Problem requirements :: What is needed is an exact retyping of the records below, from the first line through the line that contains "export DESIGN_NICKNAME = SIMD".
-*-*-
This is an optimization exercise on Yosys and OpenROAD, whose aim is small area and a short achievable clock period, not a production implementation.
The RTL was checked by simulation tests, not by an equivalence proof against the original design.
Power is estimated from default activity; no workload was simulated.

$ cat flow/config.mk
export PLATFORM = sky130hd
export DESIGN_NAME = SIMD
export DESIGN_NICKNAME = SIMD
export VERILOG_FILES = /design/flow/design.v
export SDC_FILE = /design/flow/constraint.sdc
export NUM_CORES = 4
export LEC_CHECK = 0
export CAP_MARGIN = 20
export CORE_MARGIN = 2
export CORE_UTILIZATION = 40
export SETUP_SLACK_MARGIN = 4
export SLEW_MARGIN = 20
export SYNTH_HIERARCHICAL = 1
export SYNTH_MINIMUM_KEEP_SIZE = 0
$ cat flow/constraint.sdc
create_clock -name core_clock -period 10.6 [get_ports {clk}]
set_input_delay 2.1200 -clock core_clock [delete_from_list [all_inputs] [get_ports {clk}]]
set_output_delay 2.1200 -clock core_clock [all_outputs]
set_load 0.01 [all_outputs]
From an optimization exercise on the open Yosys and OpenROAD flow, aimed at small area and a short achievable clock period; shortcuts taken in it are not production practice. No activity file was given, so power comes from the tool's default toggle rates.

run C:
// user_logic
module user_logic
(
  Bus2IP_Clk,                      
  Bus2IP_Reset,                    
  Bus2IP_Data,                     
  Bus2IP_BE,                       
  Bus2IP_RdCE,                     
  Bus2IP_WrCE,                     
  IP2Bus_Data,                     
  IP2Bus_RdAck,                    
  IP2Bus_WrAck,                    
  IP2Bus_Error                     
);
parameter C_SLV_DWIDTH                   = 32;
parameter C_NUM_REG                      = 3;
input                                     Bus2IP_Clk;
input                                     Bus2IP_Reset;
input      [0 : C_SLV_DWIDTH-1]           Bus2IP_Data;
input      [0 : C_SLV_DWIDTH/8-1]         Bus2IP_BE;
input      [0 : C_NUM_REG-1]              Bus2IP_RdCE;
input      [0 : C_NUM_REG-1]              Bus2IP_WrCE;
output     [0 : C_SLV_DWIDTH-1]           IP2Bus_Data;
output                                    IP2Bus_RdAck;
output                                    IP2Bus_WrAck;
output                                    IP2Bus_Error;
  reg  [0:31] slv_reg0;    
  reg  [0:31] slv_reg1;    
  reg  [0:31] slv_reg2;    
  reg         rst_d;       
  integer     byte_index;
  reg [0:31] a_next, b_next;
  always @(*) begin
    a_next = slv_reg0;
    b_next = slv_reg1;
    if (Bus2IP_Reset == 1) begin
      a_next = 0;
      b_next = 0;
    end else
      case (Bus2IP_WrCE)
        3'b100 :
          for (byte_index = 0; byte_index <= 3; byte_index = byte_index + 1)
            if (Bus2IP_BE[byte_index] == 1)
              a_next[byte_index*8 +: 8] = Bus2IP_Data[byte_index*8 +: 8];
        3'b010 :
          for (byte_index = 0; byte_index <= 3; byte_index = byte_index + 1)
            if (Bus2IP_BE[byte_index] == 1)
              b_next[byte_index*8 +: 8] = Bus2IP_Data[byte_index*8 +: 8];
        default : ;
      endcase
  end
  always @(posedge Bus2IP_Clk) begin
    slv_reg0 <= a_next;
    slv_reg1 <= b_next;
  end
  ...
For scale: ~1,500 cells after synthesis, ~170 flip-flops, ~79 I/O pins, ~0.016 mm^2 of cells after synthesis.
make LEC_CHECK=0 ABC_AREA=0 CAP_MARGIN=20 CORE_MARGIN=2 CORE_UTILIZATION=40 SETUP_SLACK_MARGIN=4.0 SLEW_MARGIN=20 SYNTH_HIERARCHICAL=1 SYNTH_MINIMUM_KEEP_SIZE=0 finish   # period 8.0 ns
run.sh (not shown) runs the stock make flow with config.mk's settings and CLKGATE_MAP_FILE= SYNTH_SCRIPT=/design/flow/synth_recipe.tcl, a recipe that flattens the netlist after the stock synthesis.
Run C reached the final stage; the timing, DRC and antenna checks on its layout passed.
-*-*-
Reply to the task ::
This is an optimization exercise on Yosys and OpenROAD, whose aim is small area and a short achievable clock period, not a production implementation.
The RTL was checked by simulation tests, not by an equivalence proof against the original design.
Power is estimated from default activity; no workload was simulated.

$ cat flow/config.mk
export PLATFORM = sky130hd
export DESIGN_NAME = SIMD
export DESIGN_NICKNAME = SIMD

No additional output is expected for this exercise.